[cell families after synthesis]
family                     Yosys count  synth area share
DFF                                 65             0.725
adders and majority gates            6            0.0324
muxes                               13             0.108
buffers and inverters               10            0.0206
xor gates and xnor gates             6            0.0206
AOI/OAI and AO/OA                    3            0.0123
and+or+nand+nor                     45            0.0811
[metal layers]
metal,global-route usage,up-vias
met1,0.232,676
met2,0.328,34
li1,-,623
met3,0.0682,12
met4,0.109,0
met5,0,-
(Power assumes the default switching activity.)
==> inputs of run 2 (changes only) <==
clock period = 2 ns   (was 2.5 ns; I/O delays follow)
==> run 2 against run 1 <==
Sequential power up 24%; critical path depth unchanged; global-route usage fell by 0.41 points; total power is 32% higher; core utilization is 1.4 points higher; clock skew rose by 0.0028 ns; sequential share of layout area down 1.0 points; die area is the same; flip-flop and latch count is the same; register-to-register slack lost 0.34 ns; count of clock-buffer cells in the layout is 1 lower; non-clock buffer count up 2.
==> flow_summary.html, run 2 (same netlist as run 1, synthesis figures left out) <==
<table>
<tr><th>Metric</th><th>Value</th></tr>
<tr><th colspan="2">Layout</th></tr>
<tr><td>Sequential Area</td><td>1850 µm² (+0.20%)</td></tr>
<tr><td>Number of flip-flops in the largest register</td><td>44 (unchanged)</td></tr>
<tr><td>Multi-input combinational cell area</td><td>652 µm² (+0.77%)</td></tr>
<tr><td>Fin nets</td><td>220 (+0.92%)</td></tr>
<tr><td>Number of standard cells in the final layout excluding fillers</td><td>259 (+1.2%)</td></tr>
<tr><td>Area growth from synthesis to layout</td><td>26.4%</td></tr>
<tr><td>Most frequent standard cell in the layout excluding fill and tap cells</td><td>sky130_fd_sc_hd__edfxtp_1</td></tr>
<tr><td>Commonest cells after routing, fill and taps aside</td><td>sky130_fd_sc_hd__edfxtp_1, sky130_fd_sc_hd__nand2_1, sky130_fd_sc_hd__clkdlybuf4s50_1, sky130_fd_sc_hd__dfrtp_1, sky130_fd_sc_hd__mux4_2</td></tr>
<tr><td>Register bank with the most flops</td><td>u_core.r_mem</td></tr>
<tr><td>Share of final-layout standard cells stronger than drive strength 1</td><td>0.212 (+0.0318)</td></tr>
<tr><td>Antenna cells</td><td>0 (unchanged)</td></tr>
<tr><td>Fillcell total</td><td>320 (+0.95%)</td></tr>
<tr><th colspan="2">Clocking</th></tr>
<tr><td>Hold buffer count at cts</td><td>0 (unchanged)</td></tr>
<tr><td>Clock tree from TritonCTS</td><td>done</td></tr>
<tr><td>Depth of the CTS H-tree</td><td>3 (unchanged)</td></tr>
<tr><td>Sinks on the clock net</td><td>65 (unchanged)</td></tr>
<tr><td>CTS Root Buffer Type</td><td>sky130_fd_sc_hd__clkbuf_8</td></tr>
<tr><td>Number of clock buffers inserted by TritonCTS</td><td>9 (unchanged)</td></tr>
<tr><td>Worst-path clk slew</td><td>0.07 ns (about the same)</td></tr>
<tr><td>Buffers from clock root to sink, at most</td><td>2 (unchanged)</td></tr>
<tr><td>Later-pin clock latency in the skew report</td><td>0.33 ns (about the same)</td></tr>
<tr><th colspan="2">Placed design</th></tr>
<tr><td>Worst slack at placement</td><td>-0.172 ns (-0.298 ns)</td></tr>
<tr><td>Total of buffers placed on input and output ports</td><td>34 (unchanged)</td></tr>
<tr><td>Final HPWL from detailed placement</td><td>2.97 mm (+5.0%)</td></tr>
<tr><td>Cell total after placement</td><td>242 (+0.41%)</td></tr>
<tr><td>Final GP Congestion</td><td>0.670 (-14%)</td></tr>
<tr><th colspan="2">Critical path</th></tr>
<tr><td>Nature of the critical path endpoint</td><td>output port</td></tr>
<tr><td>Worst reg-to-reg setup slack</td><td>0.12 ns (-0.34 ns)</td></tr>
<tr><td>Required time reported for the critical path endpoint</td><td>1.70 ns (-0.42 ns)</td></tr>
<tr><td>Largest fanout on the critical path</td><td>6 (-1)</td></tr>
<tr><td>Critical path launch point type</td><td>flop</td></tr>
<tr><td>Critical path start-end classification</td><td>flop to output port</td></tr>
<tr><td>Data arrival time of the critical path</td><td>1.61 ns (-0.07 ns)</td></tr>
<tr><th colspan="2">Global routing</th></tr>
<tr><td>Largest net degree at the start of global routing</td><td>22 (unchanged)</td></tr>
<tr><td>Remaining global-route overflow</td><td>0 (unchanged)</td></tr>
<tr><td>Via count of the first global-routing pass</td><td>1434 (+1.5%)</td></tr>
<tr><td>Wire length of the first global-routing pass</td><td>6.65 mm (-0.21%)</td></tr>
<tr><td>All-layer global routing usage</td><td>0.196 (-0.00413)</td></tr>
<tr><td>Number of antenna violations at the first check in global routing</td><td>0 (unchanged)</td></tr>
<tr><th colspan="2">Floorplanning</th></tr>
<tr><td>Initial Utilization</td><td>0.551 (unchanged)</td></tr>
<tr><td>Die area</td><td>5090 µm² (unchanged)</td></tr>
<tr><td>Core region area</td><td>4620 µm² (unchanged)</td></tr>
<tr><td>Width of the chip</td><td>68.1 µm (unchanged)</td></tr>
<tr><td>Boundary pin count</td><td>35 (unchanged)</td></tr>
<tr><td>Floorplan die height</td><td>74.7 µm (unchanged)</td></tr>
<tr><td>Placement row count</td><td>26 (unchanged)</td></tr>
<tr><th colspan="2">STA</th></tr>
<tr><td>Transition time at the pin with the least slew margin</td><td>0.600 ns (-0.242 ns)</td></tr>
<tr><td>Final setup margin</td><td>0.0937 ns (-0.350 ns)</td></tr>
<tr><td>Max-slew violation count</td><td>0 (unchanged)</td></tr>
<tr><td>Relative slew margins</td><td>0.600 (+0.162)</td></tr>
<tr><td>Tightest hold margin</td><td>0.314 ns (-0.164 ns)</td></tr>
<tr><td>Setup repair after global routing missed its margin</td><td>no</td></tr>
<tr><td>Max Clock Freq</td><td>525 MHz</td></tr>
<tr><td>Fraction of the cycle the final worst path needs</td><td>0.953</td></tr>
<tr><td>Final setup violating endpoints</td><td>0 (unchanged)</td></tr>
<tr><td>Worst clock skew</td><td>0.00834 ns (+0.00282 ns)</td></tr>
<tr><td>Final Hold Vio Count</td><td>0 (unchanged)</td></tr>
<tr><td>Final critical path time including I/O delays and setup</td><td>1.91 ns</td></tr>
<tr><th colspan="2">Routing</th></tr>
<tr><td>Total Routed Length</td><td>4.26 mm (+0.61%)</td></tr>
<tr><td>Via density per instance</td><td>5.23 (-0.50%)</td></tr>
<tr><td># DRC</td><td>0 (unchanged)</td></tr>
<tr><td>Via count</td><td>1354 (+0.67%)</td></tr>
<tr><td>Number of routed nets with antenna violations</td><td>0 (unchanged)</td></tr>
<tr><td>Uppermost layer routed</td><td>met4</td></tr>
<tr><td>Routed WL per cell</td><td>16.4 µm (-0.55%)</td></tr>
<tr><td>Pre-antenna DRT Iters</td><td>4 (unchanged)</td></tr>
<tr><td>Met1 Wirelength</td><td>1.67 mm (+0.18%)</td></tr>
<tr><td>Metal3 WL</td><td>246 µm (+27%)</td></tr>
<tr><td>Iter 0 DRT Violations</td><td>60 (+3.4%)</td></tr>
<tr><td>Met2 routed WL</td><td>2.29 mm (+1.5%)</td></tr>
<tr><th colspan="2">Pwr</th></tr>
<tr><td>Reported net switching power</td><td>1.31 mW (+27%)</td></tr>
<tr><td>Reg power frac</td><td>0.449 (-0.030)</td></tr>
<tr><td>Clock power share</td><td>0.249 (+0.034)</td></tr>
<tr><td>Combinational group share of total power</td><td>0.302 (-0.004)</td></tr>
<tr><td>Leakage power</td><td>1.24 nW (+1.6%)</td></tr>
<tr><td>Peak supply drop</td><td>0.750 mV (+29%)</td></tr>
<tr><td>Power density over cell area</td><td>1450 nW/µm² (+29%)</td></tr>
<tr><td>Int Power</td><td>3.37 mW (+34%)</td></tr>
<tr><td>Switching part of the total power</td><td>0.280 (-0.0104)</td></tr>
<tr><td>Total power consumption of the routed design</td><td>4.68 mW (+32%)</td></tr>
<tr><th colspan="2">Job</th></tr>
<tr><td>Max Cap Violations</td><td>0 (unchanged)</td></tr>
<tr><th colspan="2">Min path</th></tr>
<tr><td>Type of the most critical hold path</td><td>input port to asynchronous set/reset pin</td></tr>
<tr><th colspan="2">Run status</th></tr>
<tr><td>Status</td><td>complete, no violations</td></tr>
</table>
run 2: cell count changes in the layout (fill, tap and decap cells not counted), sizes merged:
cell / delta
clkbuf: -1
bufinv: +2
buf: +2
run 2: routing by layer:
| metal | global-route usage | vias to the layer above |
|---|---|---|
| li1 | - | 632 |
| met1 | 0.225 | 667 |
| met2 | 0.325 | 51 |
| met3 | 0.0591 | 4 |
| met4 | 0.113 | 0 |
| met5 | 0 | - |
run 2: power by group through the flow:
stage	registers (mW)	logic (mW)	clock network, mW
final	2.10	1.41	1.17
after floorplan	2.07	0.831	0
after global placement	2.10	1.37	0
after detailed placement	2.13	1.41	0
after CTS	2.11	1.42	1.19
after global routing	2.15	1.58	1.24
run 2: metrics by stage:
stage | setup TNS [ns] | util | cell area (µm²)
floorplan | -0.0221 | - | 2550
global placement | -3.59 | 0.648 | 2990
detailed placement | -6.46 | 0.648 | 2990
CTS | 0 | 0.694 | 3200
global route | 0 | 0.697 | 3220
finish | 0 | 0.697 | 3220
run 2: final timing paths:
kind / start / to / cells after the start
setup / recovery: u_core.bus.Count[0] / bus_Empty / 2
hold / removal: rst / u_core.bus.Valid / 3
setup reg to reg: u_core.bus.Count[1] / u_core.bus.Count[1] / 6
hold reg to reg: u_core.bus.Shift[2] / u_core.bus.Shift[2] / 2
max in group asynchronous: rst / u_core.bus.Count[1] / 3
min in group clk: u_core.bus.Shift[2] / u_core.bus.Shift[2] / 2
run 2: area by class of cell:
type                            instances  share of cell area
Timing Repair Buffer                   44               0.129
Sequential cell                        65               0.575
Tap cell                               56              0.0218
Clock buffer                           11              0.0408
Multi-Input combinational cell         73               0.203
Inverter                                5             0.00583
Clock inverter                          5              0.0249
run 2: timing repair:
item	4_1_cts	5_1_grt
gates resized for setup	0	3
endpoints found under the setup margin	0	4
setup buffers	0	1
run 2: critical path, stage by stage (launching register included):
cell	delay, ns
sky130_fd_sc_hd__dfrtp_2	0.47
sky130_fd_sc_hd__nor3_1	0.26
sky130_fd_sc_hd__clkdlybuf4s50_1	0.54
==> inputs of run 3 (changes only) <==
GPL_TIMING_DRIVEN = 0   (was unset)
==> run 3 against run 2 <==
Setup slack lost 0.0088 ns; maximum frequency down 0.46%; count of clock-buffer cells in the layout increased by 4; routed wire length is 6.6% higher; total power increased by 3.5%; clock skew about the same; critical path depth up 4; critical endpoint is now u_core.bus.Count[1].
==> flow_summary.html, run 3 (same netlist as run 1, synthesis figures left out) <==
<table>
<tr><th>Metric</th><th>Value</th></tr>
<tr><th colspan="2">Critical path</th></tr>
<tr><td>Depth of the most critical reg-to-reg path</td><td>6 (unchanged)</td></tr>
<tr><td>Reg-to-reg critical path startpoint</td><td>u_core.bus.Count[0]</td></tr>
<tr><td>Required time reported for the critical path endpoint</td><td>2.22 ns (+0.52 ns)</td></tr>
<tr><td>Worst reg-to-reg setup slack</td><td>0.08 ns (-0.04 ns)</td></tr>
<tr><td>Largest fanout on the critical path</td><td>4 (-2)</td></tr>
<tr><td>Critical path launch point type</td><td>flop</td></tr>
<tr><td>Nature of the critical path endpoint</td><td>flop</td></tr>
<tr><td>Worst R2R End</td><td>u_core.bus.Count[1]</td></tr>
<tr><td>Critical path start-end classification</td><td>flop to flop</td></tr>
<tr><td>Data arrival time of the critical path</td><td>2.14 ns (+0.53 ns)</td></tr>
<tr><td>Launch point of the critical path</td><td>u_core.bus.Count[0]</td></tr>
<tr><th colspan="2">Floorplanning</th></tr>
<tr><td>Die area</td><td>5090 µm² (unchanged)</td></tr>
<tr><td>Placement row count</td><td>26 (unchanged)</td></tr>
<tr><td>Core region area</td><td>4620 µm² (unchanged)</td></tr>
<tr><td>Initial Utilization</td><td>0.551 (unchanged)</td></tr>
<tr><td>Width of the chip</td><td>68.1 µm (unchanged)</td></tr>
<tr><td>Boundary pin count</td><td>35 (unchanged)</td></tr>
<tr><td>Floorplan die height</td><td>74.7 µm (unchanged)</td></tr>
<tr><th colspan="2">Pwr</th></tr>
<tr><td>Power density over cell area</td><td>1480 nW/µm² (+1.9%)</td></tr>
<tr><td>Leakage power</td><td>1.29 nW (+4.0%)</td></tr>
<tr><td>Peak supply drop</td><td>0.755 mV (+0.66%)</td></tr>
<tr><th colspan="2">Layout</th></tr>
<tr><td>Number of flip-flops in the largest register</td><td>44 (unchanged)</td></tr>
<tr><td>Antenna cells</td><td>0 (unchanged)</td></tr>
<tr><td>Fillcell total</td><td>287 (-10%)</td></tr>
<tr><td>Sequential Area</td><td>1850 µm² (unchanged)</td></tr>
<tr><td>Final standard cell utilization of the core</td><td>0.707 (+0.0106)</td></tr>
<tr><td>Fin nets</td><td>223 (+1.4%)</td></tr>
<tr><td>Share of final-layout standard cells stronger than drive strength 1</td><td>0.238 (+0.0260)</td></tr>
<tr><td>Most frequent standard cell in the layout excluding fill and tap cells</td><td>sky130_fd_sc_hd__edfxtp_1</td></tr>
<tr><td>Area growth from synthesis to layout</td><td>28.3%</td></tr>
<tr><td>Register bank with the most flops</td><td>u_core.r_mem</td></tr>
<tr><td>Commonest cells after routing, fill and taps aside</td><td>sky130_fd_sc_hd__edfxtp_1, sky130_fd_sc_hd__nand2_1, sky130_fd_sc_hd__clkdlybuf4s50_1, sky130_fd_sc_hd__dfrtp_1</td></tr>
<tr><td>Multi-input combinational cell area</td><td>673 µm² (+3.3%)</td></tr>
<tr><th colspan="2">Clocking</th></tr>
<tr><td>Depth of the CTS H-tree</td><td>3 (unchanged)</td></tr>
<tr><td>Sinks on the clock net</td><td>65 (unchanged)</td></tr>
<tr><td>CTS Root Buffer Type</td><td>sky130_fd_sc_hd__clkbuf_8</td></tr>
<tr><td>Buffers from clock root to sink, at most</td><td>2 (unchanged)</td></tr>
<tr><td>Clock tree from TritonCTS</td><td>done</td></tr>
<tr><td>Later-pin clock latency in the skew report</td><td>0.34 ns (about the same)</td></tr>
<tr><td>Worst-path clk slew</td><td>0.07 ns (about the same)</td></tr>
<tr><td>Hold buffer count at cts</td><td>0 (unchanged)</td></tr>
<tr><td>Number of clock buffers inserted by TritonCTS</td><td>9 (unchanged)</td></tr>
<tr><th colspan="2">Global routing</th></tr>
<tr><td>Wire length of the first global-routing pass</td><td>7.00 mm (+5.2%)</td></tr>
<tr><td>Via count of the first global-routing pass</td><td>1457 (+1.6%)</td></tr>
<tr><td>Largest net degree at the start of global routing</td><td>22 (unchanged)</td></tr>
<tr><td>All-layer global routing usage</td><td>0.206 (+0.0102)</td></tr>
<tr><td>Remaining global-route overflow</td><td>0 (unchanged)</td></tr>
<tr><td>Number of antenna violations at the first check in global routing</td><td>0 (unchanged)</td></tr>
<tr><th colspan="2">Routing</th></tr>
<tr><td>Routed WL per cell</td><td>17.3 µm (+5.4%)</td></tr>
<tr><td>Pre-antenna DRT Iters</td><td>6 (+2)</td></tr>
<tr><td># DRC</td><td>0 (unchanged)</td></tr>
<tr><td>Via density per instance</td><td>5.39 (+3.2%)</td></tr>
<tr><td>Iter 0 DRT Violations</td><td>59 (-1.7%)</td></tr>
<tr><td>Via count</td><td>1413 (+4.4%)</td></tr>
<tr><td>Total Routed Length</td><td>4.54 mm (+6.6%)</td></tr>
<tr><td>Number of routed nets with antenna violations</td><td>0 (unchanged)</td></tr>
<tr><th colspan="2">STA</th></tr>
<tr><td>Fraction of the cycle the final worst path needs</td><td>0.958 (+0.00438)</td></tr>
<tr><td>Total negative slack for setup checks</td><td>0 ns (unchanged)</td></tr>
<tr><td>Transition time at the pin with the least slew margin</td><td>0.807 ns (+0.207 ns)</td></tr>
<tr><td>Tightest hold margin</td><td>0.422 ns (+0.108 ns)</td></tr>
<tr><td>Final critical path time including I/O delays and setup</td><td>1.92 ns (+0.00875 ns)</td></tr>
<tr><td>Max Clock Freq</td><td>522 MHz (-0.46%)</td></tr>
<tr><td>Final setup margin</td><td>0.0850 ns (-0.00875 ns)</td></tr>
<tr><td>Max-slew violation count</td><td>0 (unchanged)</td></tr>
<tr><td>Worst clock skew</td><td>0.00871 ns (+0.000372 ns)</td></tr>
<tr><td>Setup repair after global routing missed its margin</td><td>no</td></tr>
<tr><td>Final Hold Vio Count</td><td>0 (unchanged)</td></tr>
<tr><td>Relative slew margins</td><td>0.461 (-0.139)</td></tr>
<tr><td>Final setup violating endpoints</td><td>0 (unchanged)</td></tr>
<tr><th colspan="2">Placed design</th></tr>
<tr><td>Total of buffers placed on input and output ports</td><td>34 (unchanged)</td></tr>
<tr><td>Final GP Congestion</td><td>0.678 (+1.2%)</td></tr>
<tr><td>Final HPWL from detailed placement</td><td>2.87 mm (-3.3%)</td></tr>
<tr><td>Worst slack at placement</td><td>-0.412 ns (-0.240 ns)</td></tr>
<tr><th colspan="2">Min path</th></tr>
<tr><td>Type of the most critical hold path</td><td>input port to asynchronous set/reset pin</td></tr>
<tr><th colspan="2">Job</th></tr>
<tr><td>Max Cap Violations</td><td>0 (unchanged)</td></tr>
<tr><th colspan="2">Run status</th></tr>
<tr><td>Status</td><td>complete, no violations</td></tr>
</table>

━━━━━━━━━━━━━━━━━━━━

Work to be completed:
Start with the first line. Please copy exactly each line of the listing through the one with "run 2 against", including it.

Solution for this problem:
[cell families after synthesis]
family                     Yosys count  synth area share
DFF                                 65             0.725
adders and majority gates            6            0.0324
muxes                               13             0.108
buffers and inverters               10            0.0206
xor gates and xnor gates             6            0.0206
AOI/OAI and AO/OA                    3            0.0123
and+or+nand+nor                     45            0.0811
[metal layers]
metal,global-route usage,up-vias
met1,0.232,676
met2,0.328,34
li1,-,623
met3,0.0682,12
met4,0.109,0
met5,0,-
(Power assumes the default switching activity.)
==> inputs of run 2 (changes only) <==
clock period = 2 ns   (was 2.5 ns; I/O delays follow)
==> run 2 against run 1 <==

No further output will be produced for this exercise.